# Instructions for the task
Scan the records that follow, and whenever a line has the word "found", copy it.

# Given information
--- START ---

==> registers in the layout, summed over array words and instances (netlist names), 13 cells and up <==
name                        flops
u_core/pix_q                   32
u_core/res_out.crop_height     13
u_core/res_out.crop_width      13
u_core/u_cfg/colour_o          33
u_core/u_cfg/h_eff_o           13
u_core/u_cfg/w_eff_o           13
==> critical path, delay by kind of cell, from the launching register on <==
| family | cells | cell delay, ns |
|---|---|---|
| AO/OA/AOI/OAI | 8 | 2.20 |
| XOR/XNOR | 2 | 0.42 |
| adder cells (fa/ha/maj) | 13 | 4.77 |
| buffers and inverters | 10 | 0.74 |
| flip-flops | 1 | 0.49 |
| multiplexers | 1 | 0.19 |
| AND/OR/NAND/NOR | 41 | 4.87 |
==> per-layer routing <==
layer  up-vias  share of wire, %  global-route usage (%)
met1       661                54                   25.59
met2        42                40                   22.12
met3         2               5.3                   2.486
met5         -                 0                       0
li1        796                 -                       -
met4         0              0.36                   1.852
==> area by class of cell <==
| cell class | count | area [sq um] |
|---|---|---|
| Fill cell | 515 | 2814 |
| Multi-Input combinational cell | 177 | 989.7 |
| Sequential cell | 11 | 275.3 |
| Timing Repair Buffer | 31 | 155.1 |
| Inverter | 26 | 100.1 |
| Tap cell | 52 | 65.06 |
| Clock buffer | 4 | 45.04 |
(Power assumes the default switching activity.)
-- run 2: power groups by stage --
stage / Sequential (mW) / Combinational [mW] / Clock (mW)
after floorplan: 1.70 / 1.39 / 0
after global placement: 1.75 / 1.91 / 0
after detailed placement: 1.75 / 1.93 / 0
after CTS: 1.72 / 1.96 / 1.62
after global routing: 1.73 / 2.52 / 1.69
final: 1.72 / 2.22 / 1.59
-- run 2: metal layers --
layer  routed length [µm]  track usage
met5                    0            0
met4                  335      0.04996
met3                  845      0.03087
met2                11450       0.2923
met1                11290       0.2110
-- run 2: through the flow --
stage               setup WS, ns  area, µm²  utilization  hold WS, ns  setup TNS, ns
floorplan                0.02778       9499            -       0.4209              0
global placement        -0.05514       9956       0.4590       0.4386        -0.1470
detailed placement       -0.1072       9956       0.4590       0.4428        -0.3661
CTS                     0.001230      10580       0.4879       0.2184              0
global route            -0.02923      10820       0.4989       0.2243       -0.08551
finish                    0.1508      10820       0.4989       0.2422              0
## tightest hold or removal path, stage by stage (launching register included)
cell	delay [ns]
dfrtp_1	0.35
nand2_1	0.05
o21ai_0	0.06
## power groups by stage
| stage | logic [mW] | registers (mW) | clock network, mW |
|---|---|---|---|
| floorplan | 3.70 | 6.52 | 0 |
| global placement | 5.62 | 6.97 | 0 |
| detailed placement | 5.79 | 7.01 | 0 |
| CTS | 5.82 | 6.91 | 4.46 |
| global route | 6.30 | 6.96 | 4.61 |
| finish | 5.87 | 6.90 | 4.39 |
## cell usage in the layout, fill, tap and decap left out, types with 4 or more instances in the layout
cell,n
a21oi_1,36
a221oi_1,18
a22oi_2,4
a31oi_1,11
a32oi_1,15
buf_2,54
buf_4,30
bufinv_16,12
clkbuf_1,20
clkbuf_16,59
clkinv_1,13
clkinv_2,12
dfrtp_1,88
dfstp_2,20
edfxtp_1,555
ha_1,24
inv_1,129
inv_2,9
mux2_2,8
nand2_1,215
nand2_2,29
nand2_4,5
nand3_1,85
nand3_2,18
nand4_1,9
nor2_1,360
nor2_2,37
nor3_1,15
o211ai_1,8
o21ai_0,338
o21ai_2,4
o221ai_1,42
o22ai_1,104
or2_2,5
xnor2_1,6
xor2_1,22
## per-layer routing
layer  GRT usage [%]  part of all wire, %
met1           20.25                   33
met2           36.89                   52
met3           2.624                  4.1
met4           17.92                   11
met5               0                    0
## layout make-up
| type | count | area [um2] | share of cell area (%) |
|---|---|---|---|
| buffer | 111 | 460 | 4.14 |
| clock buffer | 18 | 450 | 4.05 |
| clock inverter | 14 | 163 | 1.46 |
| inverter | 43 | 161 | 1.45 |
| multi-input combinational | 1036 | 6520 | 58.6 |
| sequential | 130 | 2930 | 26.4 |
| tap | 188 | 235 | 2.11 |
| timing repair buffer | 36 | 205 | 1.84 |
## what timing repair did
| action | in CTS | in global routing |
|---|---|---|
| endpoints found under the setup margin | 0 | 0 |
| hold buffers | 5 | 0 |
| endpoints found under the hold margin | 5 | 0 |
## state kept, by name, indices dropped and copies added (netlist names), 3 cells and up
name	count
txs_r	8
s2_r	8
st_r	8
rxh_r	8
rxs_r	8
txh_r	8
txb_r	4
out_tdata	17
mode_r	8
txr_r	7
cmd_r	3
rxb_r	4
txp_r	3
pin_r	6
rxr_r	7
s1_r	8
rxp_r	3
$ cat config.mk
export PLATFORM = sky130hd
export DESIGN_NAME = max_heap_sorter
export DESIGN_NICKNAME = d
export VERILOG_FILES = /design/src/rtl/mhs_pkg.sv /design/src/rtl/max_heap_sorter.sv /design/src/rtl/mhs_cell.sv
export SDC_FILE = /design/constraint.sdc
export NUM_CORES = 2
export LEC_CHECK = 0
export BUFFER_PORTS_ARGS = -buffer_cell sky130_fd_sc_hd__buf_2
export CORE_MARGIN = 2
export CORE_UTILIZATION = 50
export CTS_CLUSTER_DIAMETER = 30
export CTS_CLUSTER_SIZE = 10
export DETAILED_ROUTE_END_ITERATION = 16
export PLACE_DENSITY = 0.65
export SLEW_MARGIN = 15
export SYNTH_ARGS = -nofsm -noshare
export SYNTH_HDL_FRONTEND = slang
export SYNTH_SLANG_ARGS = --single-unit
$ cat constraint.sdc
create_clock -name clk -period 11.1 [get_ports clk]
set_input_delay 0.555 -clock clk [delete_from_list [all_inputs] [get_ports clk]]
set_output_delay 0.555 -clock clk [all_outputs]
set_load 0.05 [all_outputs]
$ cat src/rtl/mhs_pkg.sv
// mhs_pkg: shared types for the sorter and its cells
// no dependencies

package mhs_pkg;

  localparam int unsigned VALUE_W = 32;

  typedef logic signed [VALUE_W-1:0] value_t;

  // input request payload
  typedef struct packed {
    value_t value;
    logic   last;
  } in_t;

  // result request payload
  typedef struct packed {
    value_t sorted_value;
    logic   final_res;
    logic   overflow;
  } out_t;

  // commands broadcast to every cell
  typedef struct packed {
    logic   ins;
    logic   shift;
    value_t value;
  } cell_ctrl_t;

endpackage

$ cat src/rtl/max_heap_sorter.sv
// max_heap_sorter: top level, sorts a set of signed values with a chain of cells
// depends on mhs_pkg and mhs_cell
//
//   channel | ports                         | payload
//   input   | in_valid, in_ready, in_data   | in_t  (value, last)
//   result  | out_valid, out_ready, out_data| out_t (sorted_value, final_res, overflow)
//
// an input request is taken whenever in_ready is high: every cell compares against the value
// and the chain opens a gap at the sorted position in that same cycle
// after the request marked last, the set drains one result per accepted cycle
// from slot 0 until every stored value is out; no input is taken while draining
// rst_n (synchronous, active low) empties the chain and clears the overflow flag
// a stalled result holds the chain still; values past DEPTH are dropped

module max_heap_sorter
  import mhs_pkg::*;
#(
  parameter int unsigned DEPTH = 32
) (
  input  logic clk,
  input  logic rst_n,
  input  logic in_valid,
  output logic in_ready,
  input  in_t  in_data,
  output logic out_valid,
  input  logic out_ready,
  output out_t out_data
);

  localparam int unsigned CW = $clog2(DEPTH + 1);

  typedef enum logic {
    ST_LOAD,
    ST_DRAIN
  } state_t;

  state_t        state_r;
  logic [CW-1:0] count_r;
  logic          dropped_r;

  logic          in_acc;
  logic          out_acc;
  logic          full;
  cell_ctrl_t    ctrl;

  value_t        cell_value [DEPTH];
  logic          cell_gt    [DEPTH];

  assign in_ready  = (state_r == ST_LOAD);
  assign out_valid = (state_r == ST_DRAIN);
  assign in_acc    = in_valid && in_ready;
  assign out_acc   = out_valid && out_ready;
  assign full      = (count_r == CW'(DEPTH));

  // broadcast to the chain
  assign ctrl.ins   = in_acc && !full;
  assign ctrl.shift = out_acc;
  assign ctrl.value = in_data.value;

  // result from slot 0
  assign out_data.sorted_value = cell_value[0];
  assign out_data.final_res    = (count_r == CW'(1));
  assign out_data.overflow     = dropped_r;

  // chain of cells
  for (genvar i = 0; i < DEPTH; i++) begin : g_cell
    value_t lv;
    logic   lg;
    value_t rv;
    if (i == 0) begin : g_first
      assign lv = in_data.value;
      assign lg = 1'b0;
    end else begin : g_mid
      assign lv = cell_value[i-1];
      assign lg = cell_gt[i-1];
    end
    if (i == DEPTH - 1) begin : g_end
      assign rv = cell_value[i];
    end else begin : g_inner
      assign rv = cell_value[i+1];
    end
    mhs_cell #(
      .IDX (i),
      .CW  (CW)
    ) u_cell (
      .clk         (clk),
      .ctrl        (ctrl),
      .count       (count_r),
      .left_value  (lv),
      .left_gt     (lg),
      .right_value (rv),
      .value       (cell_value[i]),
      .gt          (cell_gt[i])
    );
  end

  // load and drain sequencing
  always_ff @(posedge clk) begin
    if (!rst_n) begin
      state_r   <= ST_LOAD;
      count_r   <= '0;
      dropped_r <= 1'b0;
    end else begin
      unique case (state_r)
        ST_LOAD: begin
          if (in_acc) begin
            if (full) begin
              dropped_r <= 1'b1;
            end else begin
              count_r <= count_r + CW'(1);
            end
            if (in_data.last) begin
              state_r <= ST_DRAIN;
            end
          end
        end
        ST_DRAIN: begin
          if (out_acc) begin
            count_r <= count_r - CW'(1);
            if (count_r == CW'(1)) begin
              state_r   <= ST_LOAD;
              dropped_r <= 1'b0;
            end
          end
        end
        default: begin
          state_r <= ST_LOAD;
        end
      endcase
    end
  end

  // count never goes past capacity
  a_count_bound: assert property (@(posedge clk) disable iff (!rst_n)
    count_r <= CW'(DEPTH))
    else $error("element count beyond capacity");

  // a drain never starts on an empty set
  a_drain_nonempty: assert property (@(posedge clk) disable iff (!rst_n)
    $rose(out_valid) |-> count_r != '0)
    else $error("drain started with no values");

  // the final result ends the drain
  a_final_ends: assert property (@(posedge clk) disable iff (!rst_n)
    out_acc && out_data.final_res |=> !out_valid && in_ready)
    else $error("drain continued past final result");

  // results come out in ascending order
  a_ascending: assert property (@(posedge clk) disable iff (!rst_n)
    out_acc && !out_data.final_res |=>
      out_valid && (out_data.sorted_value >= $past(out_data.sorted_value)))
    else $error("results out of order");

  // overflow flag is the same on every result of a set
  a_ovf_steady: assert property (@(posedge clk) disable iff (!rst_n)
    out_acc && !out_data.final_res |=> out_data.overflow == $past(out_data.overflow))
    else $error("overflow flag changed within a set");

endmodule
$ cat src/hw/rtl/depq_ctrl.sv
// Sequencing state machine for the double-ended priority queue.
`timescale 1ns / 1ps
module depq_ctrl import depq_pkg::*; (
    input  logic       i_clk,
    input  logic       i_rst_n,
    input  logic       i_in_valid,
    output logic       o_in_ready,
    input  logic       i_out_ready,
    output logic       o_out_valid,
    input  t_dp_status i_status,
    output t_cmd       o_cmd
);

    t_step r_state, n_state;
    logic  r_out_valid, n_out_valid;

    always_ff @(posedge i_clk) begin
        if (!i_rst_n) begin
            r_state     <= S_IDLE;
            r_out_valid <= 1'b0;
        end else begin
            r_state     <= n_state;
            r_out_valid <= n_out_valid;
        end
    end

    always_comb begin
        n_state    = r_state;
        o_cmd.step = r_state;
        o_cmd.take = 1'b0;
        o_cmd.load = 1'b0;
        o_in_ready = 1'b0;
        case (r_state)
            S_IDLE: begin
                o_in_ready = 1'b1;
                if (i_in_valid) begin
                    o_cmd.take = 1'b1;
                    n_state    = S_DECODE;
                end
            end
            S_DECODE: begin
                if (i_status.dec_err) begin
                    n_state = S_DONE;
                end else if (i_status.dec_ins) begin
                    n_state = i_status.direct ? S_SU_CHK : S_CLIP;
                end else if (i_status.dec_pop) begin
                    n_state = S_POP_RD0;
                end else begin
                    n_state = S_DONE;
                end
            end
            S_POP_RD0: n_state = S_POP_RD1;
            S_POP_RD1: n_state = i_status.lone ? S_DONE : S_POP_MV;
            S_POP_MV:  n_state = i_status.drained ? S_DONE : S_SD_CHK;
            S_SD_CHK: begin
                if (i_status.has_left) begin
                    n_state = S_SD_L;
                end else begin
                    n_state = i_status.other_empty ? S_DONE : S_CLIP;
                end
            end
            S_SD_L: n_state = i_status.has_right ? S_SD_R : S_SD_CMP;
            S_SD_R: n_state = S_SD_CMP;
            S_SD_CMP: begin
                if (i_status.better) begin
                    n_state = S_SD_CHK;
                end else begin
                    n_state = i_status.other_empty ? S_DONE : S_CLIP;
                end
            end
            S_CLIP: n_state = i_status.clip_more ? S_CLIP : S_CROSS;
            S_CROSS: begin
                n_state = (i_status.better || i_status.ins) ? S_SU_CHK : S_DONE;
            end
            S_SU_CHK: begin
                if (i_status.idx_zero) begin
                    n_state = i_status.pend ? S_SU_CHK : S_DONE;
                end else begin
                    n_state = S_SU_CMP;
                end
            end
            S_SU_CMP: begin
                if (i_status.better) begin
                    n_state = S_SU_CHK;
                end else begin
                    n_state = i_status.pend ? S_SU_CHK : S_DONE;
                end
            end
            S_DONE: begin
                if (!r_out_valid || i_out_ready) begin
                    o_cmd.load = 1'b1;
                    n_state    = S_IDLE;
                end
            end
            default: n_state = S_IDLE;
        endcase
    end

    always_comb begin
        if (o_cmd.load) begin
            n_out_valid = 1'b1;
        end else if (i_out_ready) begin
            n_out_valid = 1'b0;
        end else begin
            n_out_valid = r_out_valid;
        end
    end

    assign o_out_valid = r_out_valid;

endmodule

--- END ---

# Completed task
| endpoints found under the setup margin | 0 | 0 |
| endpoints found under the hold margin | 5 | 0 |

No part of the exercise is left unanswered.